Reviewed by Kristina Sjögren in SBR 2012:2
Istället för att bara skrika is Elin Nilsson’s debut as a novelist. It is narrated by the 16-year old Andrea, who one day finds a threatening letter addressed to her mother, demanding that a very large sum of money be paid to someone who seems connected to her mysterious father, who died several years ago. Instead of handing the letter over to her mother, Andrea starts an investigation together with her older sister and her best and only friend, Molly. And so this novel becomes an interesting blend of social realism and crime fiction.
The secret investigation of the menacing letter is not really driven by a wish to protect the mother, with whom both sisters have a difficult relationship, but instead a wish to learn more about their father, who never took a significant enough place in their lives. He lived in America most of their childhood, only returning to die of cancer. Who was he? What had he done that forced him to go to America? Why does their mother refuse to speak about him? The novel bears witness to the lengths many children are prepared to go to seek out the information they need about their parents.
‘Instead of just screaming’ refers to learning to communicate with others and compromising instead of, just like an infant, screaming when you don’t get your own way. This is, of course, the hard-won teenage knowledge in a nutshell, and something both Andrea and her older sister struggle with throughout the book.
In my opinion the beautifully represented social realism with its very well depicted mood between the family members is the best aspect of this novel. The atmosphere in the dialogues, but perhaps especially in what is not said, is thick with unspoken resentment, boiling with teenage hormones and chilled by the way middle-aged lips remain tightly shut. But then I am an adult reader. The book is suitable for 12-15-year olds, and the crime story with its surprising closure will no doubt make their reading experience more exciting.

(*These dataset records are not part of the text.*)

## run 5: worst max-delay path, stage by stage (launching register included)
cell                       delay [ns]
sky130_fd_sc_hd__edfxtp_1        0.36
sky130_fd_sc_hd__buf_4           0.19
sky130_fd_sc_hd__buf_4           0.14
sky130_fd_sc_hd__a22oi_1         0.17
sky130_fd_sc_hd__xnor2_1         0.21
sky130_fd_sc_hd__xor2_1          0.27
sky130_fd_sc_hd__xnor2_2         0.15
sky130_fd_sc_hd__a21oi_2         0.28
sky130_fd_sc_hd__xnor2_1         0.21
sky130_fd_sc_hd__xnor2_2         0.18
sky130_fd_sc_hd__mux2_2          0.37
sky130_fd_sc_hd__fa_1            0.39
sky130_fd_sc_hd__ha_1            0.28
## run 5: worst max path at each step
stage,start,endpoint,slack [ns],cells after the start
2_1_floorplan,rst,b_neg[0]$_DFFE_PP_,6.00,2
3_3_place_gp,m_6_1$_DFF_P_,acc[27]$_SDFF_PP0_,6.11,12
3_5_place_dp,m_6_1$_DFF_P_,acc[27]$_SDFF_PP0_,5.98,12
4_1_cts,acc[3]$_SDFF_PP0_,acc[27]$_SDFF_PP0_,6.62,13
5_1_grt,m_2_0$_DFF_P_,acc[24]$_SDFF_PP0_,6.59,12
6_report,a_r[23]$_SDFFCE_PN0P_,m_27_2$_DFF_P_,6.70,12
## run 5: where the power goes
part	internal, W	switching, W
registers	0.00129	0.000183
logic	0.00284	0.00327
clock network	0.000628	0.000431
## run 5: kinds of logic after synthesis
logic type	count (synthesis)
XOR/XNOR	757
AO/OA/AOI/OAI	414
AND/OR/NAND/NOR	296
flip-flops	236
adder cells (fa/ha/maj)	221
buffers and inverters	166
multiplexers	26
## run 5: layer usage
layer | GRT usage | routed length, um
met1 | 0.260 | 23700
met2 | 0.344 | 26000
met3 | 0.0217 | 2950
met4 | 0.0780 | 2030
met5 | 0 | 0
This design comes from an exercise in tuning for small area on the open sky130 flow, not from production work. At most, simulation tests tie the RTL to the original design; equivalence was not proved. For runs 1 to 4, only the layout was checked, not whether the RTL still works. No activity file was given, so power comes from the tool's default toggle rates.

<file path="design.v">
module full_adder(a, b, c, s, cout);
        input a, b, c;
        output s, cout;
        assign s = a ^ b ^ c;
        assign cout = (a & b) | (b & c) | (c & a);
endmodule
module sixteen_arithmetic(A, B, op, cin, R, cout);
        input [7:0] A;
        input [7:0] B;
        input op, cin;
        output [7:0] R;
        output cout;
        wire [8:0] C;
        assign C[0] = cin;
        assign cout = C[8];
        genvar i;
        generate
                for (i = 0; i < 8; i = i + 1) begin : g_fa
                        full_adder F(A[i], B[i] ^ op, C[i], R[i], C[i+1]);
                end
        endgenerate
endmodule
module left_shift(A, shift, R);
        input [15:0] A;
        input [3:0] shift;
        output [15:0] R;
        assign R = A << shift;
endmodule
module detector(clk, rot_a, rot_b, rot);
        input clk, rot_a, rot_b;
        output rot;
        reg rot;
        always @(posedge clk) begin
                if (rot_a & rot_b)
                        rot <= 1'b1;
                else if (~rot_a & ~rot_b)
                        rot <= 1'b0;
        end
endmodule
module rf_interface(bits, clk, rot, reset, line1, line2);
        input [3:0] bits;
        input clk, rot, reset;
        output [15:0] line1;
        output [15:0] line2;
        reg [15:0] line1;
        reg [15:0] line2;
        reg prev;
        reg par;
        reg ex1;
        reg c8;
        reg [3:0] cnt;
        reg [2:0] cmd;
        reg [4:0] fa;
        reg [4:0] ga;
        reg [4:0] ha;
        reg [15:0] d;
        wire step = rot & ~prev;
        wire c0 = (cmd == 3'd0);
        wire c2 = (cmd == 3'd2);
        wire c3 = (cmd == 3'd3);
        wire c4 = (cmd == 3'd4);
        wire c56 = (cmd == 3'd5) | (cmd == 3'd6);
        wire c7 = (cmd == 3'd7);
        reg [3:0] ecnt;
        always @(*) begin
                case (cmd)
                        3'd0: ecnt = 4'd7;
                        3'd1: ecnt = 4'd3;
                        3'd2: ecnt = 4'd5;
                        3'd3: ecnt = 4'd9;
                        3'd4: ecnt = 4'd11;
                        3'd7: ecnt = 4'd6;
                        default: ecnt = 4'd7;
                endcase
        end
        wire idle = (cnt == 4'd0);
        wire exec = ~idle & (cnt == ecnt);
        wire disp = ~idle & (cnt == ecnt + 4'd1);
        wire sw = (ga == ha);           
        wire aw = (fa == ha);           
        wire rsel_g = disp ? (c2 | c56 | (c4 & ~sw)) : (c4 & sw);
        wire [4:0] raddr = rsel_g ? ga : fa;
        wire [31:0] rsel = 32'd1 << raddr;
        wire [15:0] raw [0:31];
        wire [15:0] rraw;
        genvar k, j;
        generate
                for (j = 0; j < 16; j = j + 1) begin : g_rd
                        wire [10:0] n;
                        for (k = 0; k < 10; k = k + 1) begin : g_t
                                rd3 U(rsel[3*k], raw[3*k][j], rsel[3*k+1], raw[3*k+1][j],
                                      rsel[3*k+2], raw[3*k+2][j], n[k]);
                        end
                        rd2 V(rsel[30], raw[30][j], rsel[31], raw[31][j], n[10]);
                        assign rraw[j] = ~&n;
                end
        endgenerate
        wire [15:0] rdata = rraw ^ {16{par}};
        wire sub = ~cmd[0];
        wire [7:0] sum_lo;
        wire [7:0] sum_hi;
        wire cout_lo, cout_hi;
        wire [15:0] shl;
        sixteen_arithmetic S0(d[7:0], rdata[7:0], sub, sub, sum_lo, cout_lo);
        sixteen_arithmetic S1(d[15:8], rdata[15:8], sub, c8, sum_hi, cout_hi);
        left_shift LEFT(d, ha[3:0], shl);
        wire [15:0] res = c7 ? shl : (c56 ? {sum_hi, d[7:0]} : d);
        wire we = step & ~reset & ((exec & (c0 | c3 | c4)) | (disp & (c56 | c7)));
        wire [4:0] waddr = c0 ? fa : ((c3 | c7) ? ga : ha);
        wire [31:0] wsel = {32{we}} & (32'd1 << waddr);
        wire [15:0] wcol = res ^ {16{par}};
        genvar r, b;
        generate
                for (r = 0; r < 32; r = r + 1) begin : g_row
                        reg [15:0] q;
                        wire [15:0] nxt;
                        for (b = 0; b < 16; b = b + 1) begin : g_bit
                                rf_bit U(q[b], wsel[r], ~wsel[r], wcol[b], nxt[b]);
                        end
                        always @(posedge clk)
                                q <= nxt;
                        assign raw[r] = q;
                end
        endgenerate
        wire l1addr = ~(c2 | c4);
        wire [4:0] l1a = (c56 ? ha : (c7 ? ga : fa));
        wire l1r = c4 & sw & ~aw;
        wire l2r = c0 | c2 | (c4 & ~sw);
        always @(posedge clk) begin
                prev <= rot;
                par <= ~par;
                ex1 <= step & exec;
                if (reset)
                        cnt <= 4'd0;
                else if (step) begin
                        if (idle) begin
                                cmd <= bits[2:0];
                                cnt <= 4'd1;
                        end else if (disp)
                                cnt <= 4'd0;
                        else
                                cnt <= cnt + 4'd1;
                end
                if (step) begin
                        if (cnt == 4'd1) fa[3:0] <= bits;
                        if (cnt == 4'd2) fa[4] <= bits[0];
                        if (cnt == 4'd3) ga[3:0] <= bits;
                        if (cnt == 4'd4) ga[4] <= bits[0];
                        if (cnt == 4'd5) ha[3:0] <= bits;
                        if (cnt == 4'd6) ha[4] <= bits[0];
                        d <= exec ? rdata : {bits, d[15:4]};
                end else if (ex1 & c56) begin
                        d[7:0] <= sum_lo;
                        c8 <= cout_lo;
                end
                if (step & ~reset & disp) begin
                        line1 <= l1addr ? {11'b0, l1a} : (l1r ? rdata : d);
                        line2 <= l2r ? rdata : res;
                end
        end
endmodule
module rd3(a1, b1, a2, b2, a3, b3, y);
        input a1, b1, a2, b2, a3, b3;
        output y;
        assign y = ~((a1 & b1) | (a2 & b2) | (a3 & b3));
endmodule
module rd2(a1, b1, a2, b2, y);
        input a1, b1, a2, b2;
        output y;
        assign y = ~((a1 & b1) | (a2 & b2));
endmodule
module rf_bit(q, sel, nsel, c, y);
        input q, sel, nsel, c;
        output y;
        assign y = ~((q | sel) & (nsel | c));
endmodule
module rf_top(clk, reset, rot_a, rot_b, bits, line1, line2);
        input clk, reset, rot_a, rot_b;
        input [3:0] bits;
        output [15:0] line1;
        output [15:0] line2;
        wire rot;
        detector D0(clk, rot_a, rot_b, rot);
        rf_interface I0(bits, clk, rot, reset, line1, line2);
endmodule
</file>
What follows belongs to an exercise in optimizing a design on an open flow for small area, a short achievable clock period and few clock cycles; a production flow would make more cautious choices. Power is estimated from default activity; no workload was simulated.

==> trial 34: inputs <==
==> flow/design.v <==
`timescale 1ns / 1ps
module rf_dec (
    input  logic [ 4:0] a,
    output logic [31:1] s
);
    always_comb for (int i = 1; i < 32; i++) s[i] = (a == i);
endmodule
module rf_sel (
    input  logic [31:1]        s,
    input  logic [32*32-1:32]  d,
    output logic [31:0]        r
);
    always_comb begin
        r = 32'b0;
        for (int i = 1; i < 32; i++) r = r | ({32{s[i]}} & d[32*i+:32]);
    end
endmodule
Context: an optimization exercise on an open-source flow, tuned for small area, a short achievable clock period and few clock cycles per item. The choices shown serve that exercise and are no tape-out recipe. At most, simulation tests tie the RTL to the original design; equivalence was not proved.

== before ==
==> flow/design.v <==
`timescale 1ns / 1ps
module booth_enc #(
    parameter W = 8
)(
    input  wire [W-1:0]   b,
    output wire [W/2-1:0] one,
    output wire [W/2-1:0] two,
    output wire [W/2-1:0] neg
);
    wire [W:0] bx = {b, 1'b0};
    genvar i;
    generate
        for (i = 0; i < W/2; i = i + 1) begin : dig
            assign one[i] = bx[2*i+1] ^ bx[2*i];
            assign two[i] = (bx[2*i+2] & ~bx[2*i+1] & ~bx[2*i]) |
                            (~bx[2*i+2] & bx[2*i+1] & bx[2*i]);
            assign neg[i] = bx[2*i+2];
        end
    endgenerate
endmodule
module mac_pe_8_bit #(
    parameter W = 8
)(
    input  wire clk,
    input  wire clear,
    input  wire [W-1:0] a,
    input  wire [W/2-1:0] one,
    input  wire [W/2-1:0] two,
    input  wire [W/2-1:0] neg,
    output reg  [2*W-1:0] product
);
    wire pp_0_0 = ((one[0] & a[0])) ^ neg[0];
    wire pp_0_1 = ((one[0] & a[1]) | (two[0] & a[0])) ^ neg[0];
    wire pp_0_2 = ((one[0] & a[2]) | (two[0] & a[1])) ^ neg[0];
    wire pp_0_3 = ((one[0] & a[3]) | (two[0] & a[2])) ^ neg[0];
    wire pp_0_4 = ((one[0] & a[4]) | (two[0] & a[3])) ^ neg[0];
    wire pp_0_5 = ((one[0] & a[5]) | (two[0] & a[4])) ^ neg[0];
    wire pp_0_6 = ((one[0] & a[6]) | (two[0] & a[5])) ^ neg[0];
    wire pp_0_7 = ((one[0] & a[7]) | (two[0] & a[6])) ^ neg[0];
    wire pp_0_8 = ~(((one[0] & a[7]) | (two[0] & a[7])) ^ neg[0]);
    wire pp_1_0 = ((one[1] & a[0])) ^ neg[1];
    wire pp_1_1 = ((one[1] & a[1]) | (two[1] & a[0])) ^ neg[1];
    wire pp_1_2 = ((one[1] & a[2]) | (two[1] & a[1])) ^ neg[1];
    wire pp_1_3 = ((one[1] & a[3]) | (two[1] & a[2])) ^ neg[1];
    wire pp_1_4 = ((one[1] & a[4]) | (two[1] & a[3])) ^ neg[1];
    wire pp_1_5 = ((one[1] & a[5]) | (two[1] & a[4])) ^ neg[1];
    wire pp_1_6 = ((one[1] & a[6]) | (two[1] & a[5])) ^ neg[1];
    wire pp_1_7 = ((one[1] & a[7]) | (two[1] & a[6])) ^ neg[1];
    wire pp_1_8 = ~(((one[1] & a[7]) | (two[1] & a[7])) ^ neg[1]);
    wire pp_2_0 = ((one[2] & a[0])) ^ neg[2];
    wire pp_2_1 = ((one[2] & a[1]) | (two[2] & a[0])) ^ neg[2];
    wire pp_2_2 = ((one[2] & a[2]) | (two[2] & a[1])) ^ neg[2];
    wire pp_2_3 = ((one[2] & a[3]) | (two[2] & a[2])) ^ neg[2];
    wire pp_2_4 = ((one[2] & a[4]) | (two[2] & a[3])) ^ neg[2];
    wire pp_2_5 = ((one[2] & a[5]) | (two[2] & a[4])) ^ neg[2];
    wire pp_2_6 = ((one[2] & a[6]) | (two[2] & a[5])) ^ neg[2];
    wire pp_2_7 = ((one[2] & a[7]) | (two[2] & a[6])) ^ neg[2];
    wire pp_2_8 = ~(((one[2] & a[7]) | (two[2] & a[7])) ^ neg[2]);
    wire pp_3_0 = ((one[3] & a[0])) ^ neg[3];
    wire pp_3_1 = ((one[3] & a[1]) | (two[3] & a[0])) ^ neg[3];
    wire pp_3_2 = ((one[3] & a[2]) | (two[3] & a[1])) ^ neg[3];
    wire pp_3_3 = ((one[3] & a[3]) | (two[3] & a[2])) ^ neg[3];
    wire pp_3_4 = ((one[3] & a[4]) | (two[3] & a[3])) ^ neg[3];
    wire pp_3_5 = ((one[3] & a[5]) | (two[3] & a[4])) ^ neg[3];
    wire pp_3_6 = ((one[3] & a[6]) | (two[3] & a[5])) ^ neg[3];
    wire pp_3_7 = ((one[3] & a[7]) | (two[3] & a[6])) ^ neg[3];
    wire pp_3_8 = ~(((one[3] & a[7]) | (two[3] & a[7])) ^ neg[3]);
    wire acc_0 = ~clear & product[0];
    wire acc_1 = ~clear & product[1];
    wire acc_2 = ~clear & product[2];
    wire acc_3 = ~clear & product[3];
    wire acc_4 = ~clear & product[4];
    wire acc_5 = ~clear & product[5];
    wire acc_6 = ~clear & product[6];
    wire acc_7 = ~clear & product[7];
    wire acc_8 = clear | product[8];
    wire acc_9 = ~clear & product[9];
    wire acc_10 = ~clear & product[10];
    wire acc_11 = ~clear & product[11];
    wire acc_12 = ~clear & product[12];
    wire acc_13 = ~clear & product[13];
    wire acc_14 = ~clear & product[14];
    wire acc_15 = ~clear & product[15];
    wire s0, c0;
    ha_cell u0 (.x(neg[2]), .y(acc_4), .s(s0), .co(c0));
    wire s1, c1;
    ha_cell u1 (.x(pp_0_5), .y(acc_5), .s(s1), .co(c1));
    wire s2, c2;
    fa_cell u2 (.x(pp_0_6), .y(neg[3]), .z(acc_6), .s(s2), .co(c2));
    wire s3, c3;
    ha_cell u3 (.x(pp_2_2), .y(pp_1_4), .s(s3), .co(c3));
    wire s4, c4;
    fa_cell u4 (.x(pp_1_5), .y(pp_0_7), .z(acc_7), .s(s4), .co(c4));
    wire s5, c5;
    ha_cell u5 (.x(pp_3_1), .y(pp_2_3), .s(s5), .co(c5));
    wire s6, c6;
    fa_cell u6 (.x(pp_1_6), .y(pp_0_8), .z(acc_8), .s(s6), .co(c6));
    wire s7, c7;
    ha_cell u7 (.x(pp_3_2), .y(pp_2_4), .s(s7), .co(c7));
    wire s8, c8;
    fa_cell u8 (.x(pp_2_5), .y(pp_1_7), .z(acc_9), .s(s8), .co(c8));
    wire s9, c9;
    ha_cell u9 (.x(pp_1_8), .y(acc_10), .s(s9), .co(c9));
    wire s10, c10;
    ha_cell u10 (.x(neg[1]), .y(acc_2), .s(s10), .co(c10));
    wire s11, c11;
    ha_cell u11 (.x(pp_0_3), .y(acc_3), .s(s11), .co(c11));
    wire s12, c12;
    fa_cell u12 (.x(pp_1_2), .y(pp_0_4), .z(s0), .s(s12), .co(c12));
    wire s13, c13;
    fa_cell u13 (.x(pp_2_1), .y(pp_1_3), .z(c0), .s(s13), .co(c13));
    wire s14, c14;
    fa_cell u14 (.x(s3), .y(c1), .z(pp_3_0), .s(s14), .co(c14));
    wire s15, c15;
    fa_cell u15 (.x(c2), .y(s5), .z(c3), .s(s15), .co(c15));
    wire s16, c16;
    fa_cell u16 (.x(c4), .y(s7), .z(c5), .s(s16), .co(c16));
    wire s17, c17;
    fa_cell u17 (.x(c6), .y(c7), .z(pp_3_3), .s(s17), .co(c17));
    wire s18, c18;
    fa_cell u18 (.x(s9), .y(pp_3_4), .z(pp_2_6), .s(s18), .co(c18));
    wire s19, c19;
    fa_cell u19 (.x(pp_3_5), .y(pp_2_7), .z(acc_11), .s(s19), .co(c19));
    wire s20, c20;
    ha_cell u20 (.x(pp_2_8), .y(acc_12), .s(s20), .co(c20));
    wire s21, c21;
    ha_cell u21 (.x(neg[0]), .y(acc_0), .s(s21), .co(c21));
    wire s22, c22;
    ha_cell u22 (.x(pp_0_1), .y(acc_1), .s(s22), .co(c22));
    wire s23, c23;
    fa_cell u23 (.x(pp_1_0), .y(pp_0_2), .z(s10), .s(s23), .co(c23));
    wire s24, c24;
    fa_cell u24 (.x(s11), .y(pp_1_1), .z(c10), .s(s24), .co(c24));
    wire s25, c25;
    fa_cell u25 (.x(s12), .y(c11), .z(pp_2_0), .s(s25), .co(c25));
    wire s26, c26;
    fa_cell u26 (.x(s13), .y(c12), .z(s1), .s(s26), .co(c26));
    wire s27, c27;
    fa_cell u27 (.x(s14), .y(s2), .z(c13), .s(s27), .co(c27));
    wire s28, c28;
    fa_cell u28 (.x(s15), .y(c14), .z(s4), .s(s28), .co(c28));
    wire s29, c29;
    fa_cell u29 (.x(s16), .y(c15), .z(s6), .s(s29), .co(c29));
    wire s30, c30;
    fa_cell u30 (.x(s17), .y(c16), .z(s8), .s(s30), .co(c30));
    wire s31, c31;
    fa_cell u31 (.x(c17), .y(s18), .z(c8), .s(s31), .co(c31));
    wire s32, c32;
    fa_cell u32 (.x(c18), .y(s19), .z(c9), .s(s32), .co(c32));
    wire s33, c33;
    fa_cell u33 (.x(c19), .y(s20), .z(pp_3_6), .s(s33), .co(c33));
    wire s34, c34;
    fa_cell u34 (.x(c20), .y(pp_3_7), .z(acc_13), .s(s34), .co(c34));
    wire s35, c35;
    ha_cell u35 (.x(pp_3_8), .y(acc_14), .s(s35), .co(c35));
    wire [15:0] row0 = {acc_15, s35, s34, s33, s32, s31, s30, s29, s28, s27, s26, s25, s24, s23, s22, pp_0_0};
    wire [15:0] row1 = {c35, c34, c33, c32, c31, c30, c29, c28, c27, c26, c25, c24, c23, c22, c21, s21};
    always @(posedge clk)
        product <= row0 + row1;
endmodule
module fa_cell (input wire x, input wire y, input wire z, output wire s, output wire co);
    assign s  = x ^ y ^ z;
    assign co = (x & y) | (x & z) | (y & z);
endmodule
module ha_cell (input wire x, input wire y, output wire s, output wire co);
    assign s  = x ^ y;
    assign co = x & y;
endmodule
module xfa_cell (input wire x, input wire y, input wire z, output wire s, output wire co);
    wire t;
    xor_cell u0 (.x(x), .y(y), .o(t));
    xor_cell u1 (.x(t), .y(z), .o(s));
    maj_cell u2 (.x(x), .y(y), .z(z), .o(co));
endmodule
module xor_cell (input wire x, input wire y, output wire o);
    assign o = x ^ y;
endmodule
module maj_cell (input wire x, input wire y, input wire z, output wire o);
    assign o = (x & y) | (x & z) | (y & z);
endmodule
`timescale 1ns / 1ps
module array #(
    parameter W = 8
)(
    input  wire clk,
    input  wire rst,
    input  wire start,
    input  wire signed [3*W-1:0] a,
    input  wire signed [3*W-1:0] b,
    output wire signed [9*2*W-1:0] result,
    output reg  result_valid
);
    reg beat1, beat2;
    reg accumulate;
    always @(posedge clk) begin
        if (rst) begin
            beat1        <= 1'b0;
            beat2        <= 1'b0;
            accumulate   <= 1'b0;
            result_valid <= 1'b0;
        end else begin
            beat1        <= start;
            beat2        <= beat1;
            accumulate   <= start | beat1;
            result_valid <= beat2;
        end
    end
    genvar i, j;
    generate
        for (j = 0; j < 3; j = j + 1) begin : enc
            wire [W/2-1:0] one, two, neg;
            booth_enc #(.W(W)) E (
                .b  (b[j*W +: W]),
                .one(one),
                .two(two),
                .neg(neg)
            );
        end
        for (i = 0; i < 3; i = i + 1) begin : row
            for (j = 0; j < 3; j = j + 1) begin : col
                mac_pe_8_bit PE (
                    .clk    (clk),
                    .clear  (~accumulate),
                    .a      (a[i*W +: W]),
                    .one    (enc[j].one),
                    .two    (enc[j].two),
                    .neg    (enc[j].neg),
                    .product(result[(i*3 + j)*2*W +: 2*W])
                );
            end
        end
    endgenerate
endmodule
clock: 6.5 ns
lec_check: 0
cap_margin: 20
core_margin: 2
core_utilization: 40
cts_buf_list: sky130_fd_sc_hd__clkbuf_4 sky130_fd_sc_hd__clkbuf_8
setup_slack_margin: 2.05
slew_margin: 20
synth_hierarchical: 1
synth_minimum_keep_size: 0
standard.sh (not shown) runs the stock make flow with config.mk's settings and CLKGATE_MAP_FILE= SYNTH_SCRIPT=/design/flow/synth_recipe.tcl, a recipe that flattens the netlist after the stock synthesis.
==> flow/flow/run.sh <==
#!/bin/bash
# The standard layout (the standard.sh, standard synthesis unchanged), with
# the port buffers that ORFS inserts before global placement made of the
# smallest plain buffer instead of ORFS's default choice; repair steps resize
# them where timing needs it.
set -euo pipefail
bash standard.sh "BUFFER_PORTS_ARGS=-buffer_cell sky130_fd_sc_hd__buf_1" finish > standard.log 2>&1
## Diff of input files: after against before
-- flow/design.v --
<<< before, line 125
    ha_cell u20 (.x(pp_2_8), .y(acc_12), .s(s20), .co(c20));
    wire s21, c21;
    ha_cell u21 (.x(neg[0]), .y(acc_0), .s(s21), .co(c21));
    wire s22, c22;
    ha_cell u22 (.x(pp_0_1), .y(acc_1), .s(s22), .co(c22));
    wire s23, c23;
    fa_cell u23 (.x(pp_1_0), .y(pp_0_2), .z(s10), .s(s23), .co(c23));
>>> after, line 125
    ha_cell u20 (.x(pp_2_8), .y(acc_12), .s(s20), .co(c20));
    wire s21, c21;
    fa_cell u21 (.x(pp_0_0), .y(neg[0]), .z(acc_0), .s(s21), .co(c21));
    wire s22, c22;
    fa_cell u22 (.x(c21), .y(pp_0_1), .z(acc_1), .s(s22), .co(c22));
    wire s23, c23;
    fa_cell u23 (.x(pp_1_0), .y(pp_0_2), .z(s10), .s(s23), .co(c23));
<<< before, line 154
    wire s35, c35;
    ha_cell u35 (.x(pp_3_8), .y(acc_14), .s(s35), .co(c35));
    wire [15:0] row0 = {acc_15, s35, s34, s33, s32, s31, s30, s29, s28, s27, s26, s25, s24, s23, s22, pp_0_0};
    wire [15:0] row1 = {c35, c34, c33, c32, c31, c30, c29, c28, c27, c26, c25, c24, c23, c22, c21, s21};
    always @(posedge clk)
        product <= row0 + row1;
>>> after, line 154
    wire s35, c35;
    ha_cell u35 (.x(pp_3_8), .y(acc_14), .s(s35), .co(c35));
    wire [15:0] row0 = {acc_15, s35, s34, s33, s32, s31, s30, s29, s28, s27, s26, s25, s24, s23, s22, s21};
    wire [15:0] row1 = {c35, c34, c33, c32, c31, c30, c29, c28, c27, c26, c25, c24, c23, c22, 1'b0, 1'b0};
    always @(posedge clk)
        product <= row0 + row1;
==> summary.txt <==
- before → after: number of distinct library cells after synthesis went down by 18%; effective utilization at floorplan went down by 0.34 points.
- Higher overall routing resource usage goes to after over before.
- after against before: fmax went down; vertical die dimension went down; multi-input combinational cell area went down.
- Against before, post-synthesis instance area in after came out better.
- Delta (after minus before): worst hold margin lost 0.012 ns; area share of and/or/nand/nor cells after synthesis picked up an extra 0.95 points; clock skew neither gained nor lost much; highest fanout seen on the critical path lost 9.
Testbench counts of after, summed over its fixed seeds: cycles 14,408, items 4,800.
Only the layout flow was run in before; the RTL was not checked for function there.

re-timing with driven ports:
In the flow no input, the clock included, has a driving cell. The finished layouts below were timed again as built, in two steps. Step 1 assumes that a clkbuf_16 drives the clock port and a buf_2 every other input. Step 2, shift: input delay + t, output delay - t, t = (earliest + latest rising clock arrival at the registers) / 2. This alone moves slack from input paths to output paths. Slacks: no drivers / after step 1 / after step 2; pairs: no drivers / after step 1.
| run | t (ns) | setup WS [ns] | worst hold slack (ns) |
|---|---|---|---|
| before | 0.639 | 2.123 / 2.097 / 1.458 | 0.457 / 0.457 / 0.457 |
| after | 0.629 | 2.074 / 2.097 / 1.468 | 0.445 / 0.445 / 0.445 |
After both steps every run listed still meets setup and hold. For before, which loses most, drivers alone change the setup slack by -0.026 ns; drivers and shift together by -0.665 ns.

The language is colloquial and straightforward. It has its brilliant moments, such as this one:
Molly Persson, the only person I know who can go from death threats to Mud Cake in less than fifteen seconds. That’s why I like her.
Mud Cake is just like life; coherent, crispy and nice on the outside, but a big mess on the inside. This comes to me as a divine revelation while we tuck into our third portions.
But there is also some redundancy and needless chatter; the editor could have been stricter. There are passages where the dialogue is a bit slow and superfluous, parts where too little happens and a couple of ideas too many have been squeezed into the plot.
Istället för att bara skrika resembles Jacqueline Wilson’s works in that the poverty and social hardship forms an implicit but inescapable background to the story, at the same time as the text is humorous. Andrea is funny and revealing without being aware of it, much like Wilson’s narrators. Something I find refreshing is that there is no discussion of boys at all, which otherwise is all too common in novels about young girls: this book is a boy-free zone.
Like all debut novels this has its flaws, but these are minor and it is a worthy addition to the many excellent, groundbreaking youth novels being published in Sweden at the moment.